* [PROBLEM DESCRIPTION]: Write out the stretch of lines below that begins at the line with "The inputs of" and ends at the line with "- Taking the", including both, exactly as given and nothing more.

[Items listed in a dataset]

What follows belongs to an exercise in optimizing a design on an open flow for small area and a short achievable clock period; a production flow would make more cautious choices.
RTL that was checked went through simulation tests only; none was proved equivalent to the original.
Power figures rest on the tool's default switching activity, not on a simulated workload.

==> module sobel_radd, before the edit <==
module sobel_radd (
  input  logic        cin,      
  input  logic [10:2] g,
  input  logic [11:2] t,
  output logic [11:2] s
);
  logic w0;
  logic w1;
  logic w2;
  logic w3;
  logic w4;
  logic w5;
  logic w6;
  logic w7;
  logic w8;
  logic w9;
  logic w10;
  logic w11;
  logic w12;
  logic w13;
  logic w14;
  logic w15;
  logic w16;
  logic w17;
  logic w18;
  logic w19;
  logic w20;
  logic w21;
  logic w22;
  logic w23;
  logic w24;
  logic w25;
  logic w26;
  logic w27;
  logic w28;
  sobel_aoi21 u1 (.a(g[2]), .b(t[2]), .c(cin), .y(w0));
  sobel_aoi21 u2 (.a(g[4]), .b(t[4]), .c(g[3]), .y(w1));
  sobel_nand2 u3 (.a(t[4]), .b(t[3]), .y(w2));
  sobel_aoi21 u4 (.a(g[6]), .b(t[6]), .c(g[5]), .y(w3));
  sobel_nand2 u5 (.a(t[6]), .b(t[5]), .y(w4));
  sobel_aoi21 u6 (.a(g[8]), .b(t[8]), .c(g[7]), .y(w5));
  sobel_nand2 u7 (.a(t[8]), .b(t[7]), .y(w6));
  sobel_aoi21 u8 (.a(g[10]), .b(t[10]), .c(g[9]), .y(w7));
  sobel_nand2 u9 (.a(t[10]), .b(t[9]), .y(w8));
  sobel_inv u10 (.a(g[3]), .y(w9));
  sobel_inv u11 (.a(t[3]), .y(w10));
  sobel_oai21 u12 (.a(w9), .b(w10), .c(w0), .y(w11));
  sobel_oai21 u13 (.a(w1), .b(w2), .c(w0), .y(w12));
  sobel_inv u14 (.a(g[7]), .y(w13));
  sobel_inv u15 (.a(t[7]), .y(w14));
  sobel_oai21 u16 (.a(w13), .b(w14), .c(w3), .y(w15));
  sobel_nor2 u17 (.a(w14), .b(w4), .y(w16));
  sobel_oai21 u18 (.a(w5), .b(w6), .c(w3), .y(w17));
  sobel_nor2 u19 (.a(w6), .b(w4), .y(w18));
  sobel_aoi21 u20 (.a(g[5]), .b(t[5]), .c(w12), .y(w19));
  sobel_inv u21 (.a(w3), .y(w20));
  sobel_inv u22 (.a(w4), .y(w21));
  sobel_aoi21 u23 (.a(w20), .b(w21), .c(w12), .y(w22));
  sobel_aoi21 u24 (.a(w15), .b(w16), .c(w12), .y(w23));
  sobel_aoi21 u25 (.a(w17), .b(w18), .c(w12), .y(w24));
  sobel_inv u26 (.a(g[9]), .y(w25));
  sobel_inv u27 (.a(t[9]), .y(w26));
  sobel_oai21 u28 (.a(w25), .b(w26), .c(w24), .y(w27));
  sobel_oai21 u29 (.a(w7), .b(w8), .c(w24), .y(w28));
  logic [11:2] p;
  assign p = {t[11], t[10:2] & ~g};
  assign s[2] = p[2] ^ cin;
  assign s[3] = ~(p[3] ^ w0);    
  assign s[4] = p[4] ^ w11;
  assign s[5] = p[5] ^ w12;
  assign s[6] = ~(p[6] ^ w19);    
  assign s[7] = ~(p[7] ^ w22);    
  assign s[8] = ~(p[8] ^ w23);    
  assign s[9] = ~(p[9] ^ w24);    
  assign s[10] = p[10] ^ w27;
  assign s[11] = p[11] ^ w28;
endmodule
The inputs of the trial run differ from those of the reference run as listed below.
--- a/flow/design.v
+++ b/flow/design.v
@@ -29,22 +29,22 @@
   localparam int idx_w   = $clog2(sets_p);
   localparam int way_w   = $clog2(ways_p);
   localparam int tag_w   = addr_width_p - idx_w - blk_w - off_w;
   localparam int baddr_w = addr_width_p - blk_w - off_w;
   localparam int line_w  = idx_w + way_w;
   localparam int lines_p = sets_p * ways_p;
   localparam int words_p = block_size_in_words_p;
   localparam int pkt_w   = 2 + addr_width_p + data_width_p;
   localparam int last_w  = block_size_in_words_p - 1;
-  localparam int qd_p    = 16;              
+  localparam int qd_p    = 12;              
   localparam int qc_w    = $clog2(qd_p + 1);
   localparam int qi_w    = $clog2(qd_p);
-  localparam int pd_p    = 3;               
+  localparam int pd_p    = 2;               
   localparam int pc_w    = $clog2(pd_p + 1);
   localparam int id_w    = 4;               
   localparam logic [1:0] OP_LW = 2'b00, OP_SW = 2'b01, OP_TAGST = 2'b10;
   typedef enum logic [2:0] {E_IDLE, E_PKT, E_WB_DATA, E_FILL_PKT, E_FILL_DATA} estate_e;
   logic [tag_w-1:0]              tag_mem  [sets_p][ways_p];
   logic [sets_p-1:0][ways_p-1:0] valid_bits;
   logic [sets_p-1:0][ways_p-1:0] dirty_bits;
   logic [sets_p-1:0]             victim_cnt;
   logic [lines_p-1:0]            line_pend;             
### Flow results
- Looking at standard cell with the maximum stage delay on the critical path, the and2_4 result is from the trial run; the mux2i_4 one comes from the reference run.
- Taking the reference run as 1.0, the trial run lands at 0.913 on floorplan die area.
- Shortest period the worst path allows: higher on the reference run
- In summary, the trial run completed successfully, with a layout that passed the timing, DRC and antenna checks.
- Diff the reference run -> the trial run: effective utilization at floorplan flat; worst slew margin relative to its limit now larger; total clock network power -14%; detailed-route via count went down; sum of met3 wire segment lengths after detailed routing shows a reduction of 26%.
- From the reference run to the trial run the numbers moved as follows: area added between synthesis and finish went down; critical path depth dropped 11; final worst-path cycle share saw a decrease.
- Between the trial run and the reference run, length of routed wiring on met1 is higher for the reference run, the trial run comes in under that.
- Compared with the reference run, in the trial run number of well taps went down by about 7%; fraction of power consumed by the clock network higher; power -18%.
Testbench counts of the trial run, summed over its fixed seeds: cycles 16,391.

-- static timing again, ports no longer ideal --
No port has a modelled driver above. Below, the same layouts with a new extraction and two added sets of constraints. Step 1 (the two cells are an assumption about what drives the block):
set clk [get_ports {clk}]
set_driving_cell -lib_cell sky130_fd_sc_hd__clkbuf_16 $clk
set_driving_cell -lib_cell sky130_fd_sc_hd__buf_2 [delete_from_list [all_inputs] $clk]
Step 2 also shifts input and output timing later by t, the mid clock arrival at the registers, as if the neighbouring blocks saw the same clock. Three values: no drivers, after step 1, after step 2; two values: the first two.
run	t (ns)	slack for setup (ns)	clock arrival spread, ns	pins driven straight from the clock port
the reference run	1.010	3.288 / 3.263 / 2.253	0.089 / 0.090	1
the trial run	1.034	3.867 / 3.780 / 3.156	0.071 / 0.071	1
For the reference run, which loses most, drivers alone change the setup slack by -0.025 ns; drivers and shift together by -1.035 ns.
Background: an optimization exercise with open tools, aiming at small area, a short achievable clock period and few clock cycles per item. Do not read the settings as production practice. Where RTL was checked, it was by simulation tests only, not by an equivalence proof against the original.

== before ==
// sha256_stream_core
module sha256_stream_core (
    input  logic         clk,
    input  logic         rst,
    input  logic         valid_in,
    output logic         ready_in,
    input  logic         first_in,
    input  logic         last_in,
    input  logic [511:0] data_in,
    output logic [255:0] data_out,
    output logic         valid_out,
    output logic         busy
);
Size in the first run: about 6700 cells after synthesis, roughly 1300 flip-flops, ~780 I/O pins, roughly 68000 um2 of cells after synthesis.
clock: 8.0 ns
lec_check: 0
cap_margin: 20
core_margin: 2
core_utilization: 40
cts_buf_list: sky130_fd_sc_hd__clkbuf_8
cts_cluster_diameter: 60
cts_cluster_size: 12
setup_slack_margin: 3.5
slew_margin: 20
tns_end_percent: 5
standard.sh (not shown) runs the stock make flow with config.mk's settings and CLKGATE_MAP_FILE= SYNTH_SCRIPT=/design/flow/synth_recipe.tcl, a recipe that flattens the netlist after the stock synthesis.
==> flow/flow/run.sh <==
#!/bin/bash
set -o pipefail
export BUFFER_PORTS_ARGS="-buffer_cell sky130_fd_sc_hd__buf_1"
bash standard.sh > standard_flow.log 2>&1
Per the final summary, before finished and its layout is clean on timing, DRC and antenna.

* [RESULT OF THE TASK]:
The inputs of the trial run differ from those of the reference run as listed below.
--- a/flow/design.v
+++ b/flow/design.v
@@ -29,22 +29,22 @@
   localparam int idx_w   = $clog2(sets_p);
   localparam int way_w   = $clog2(ways_p);
   localparam int tag_w   = addr_width_p - idx_w - blk_w - off_w;
   localparam int baddr_w = addr_width_p - blk_w - off_w;
   localparam int line_w  = idx_w + way_w;
   localparam int lines_p = sets_p * ways_p;
   localparam int words_p = block_size_in_words_p;
   localparam int pkt_w   = 2 + addr_width_p + data_width_p;
   localparam int last_w  = block_size_in_words_p - 1;
-  localparam int qd_p    = 16;              
+  localparam int qd_p    = 12;              
   localparam int qc_w    = $clog2(qd_p + 1);
   localparam int qi_w    = $clog2(qd_p);
-  localparam int pd_p    = 3;               
+  localparam int pd_p    = 2;               
   localparam int pc_w    = $clog2(pd_p + 1);
   localparam int id_w    = 4;               
   localparam logic [1:0] OP_LW = 2'b00, OP_SW = 2'b01, OP_TAGST = 2'b10;
   typedef enum logic [2:0] {E_IDLE, E_PKT, E_WB_DATA, E_FILL_PKT, E_FILL_DATA} estate_e;
   logic [tag_w-1:0]              tag_mem  [sets_p][ways_p];
   logic [sets_p-1:0][ways_p-1:0] valid_bits;
   logic [sets_p-1:0][ways_p-1:0] dirty_bits;
   logic [sets_p-1:0]             victim_cnt;
   logic [lines_p-1:0]            line_pend;             
### Flow results
- Looking at standard cell with the maximum stage delay on the critical path, the and2_4 result is from the trial run; the mux2i_4 one comes from the reference run.
- Taking the reference run as 1.0, the trial run lands at 0.913 on floorplan die area.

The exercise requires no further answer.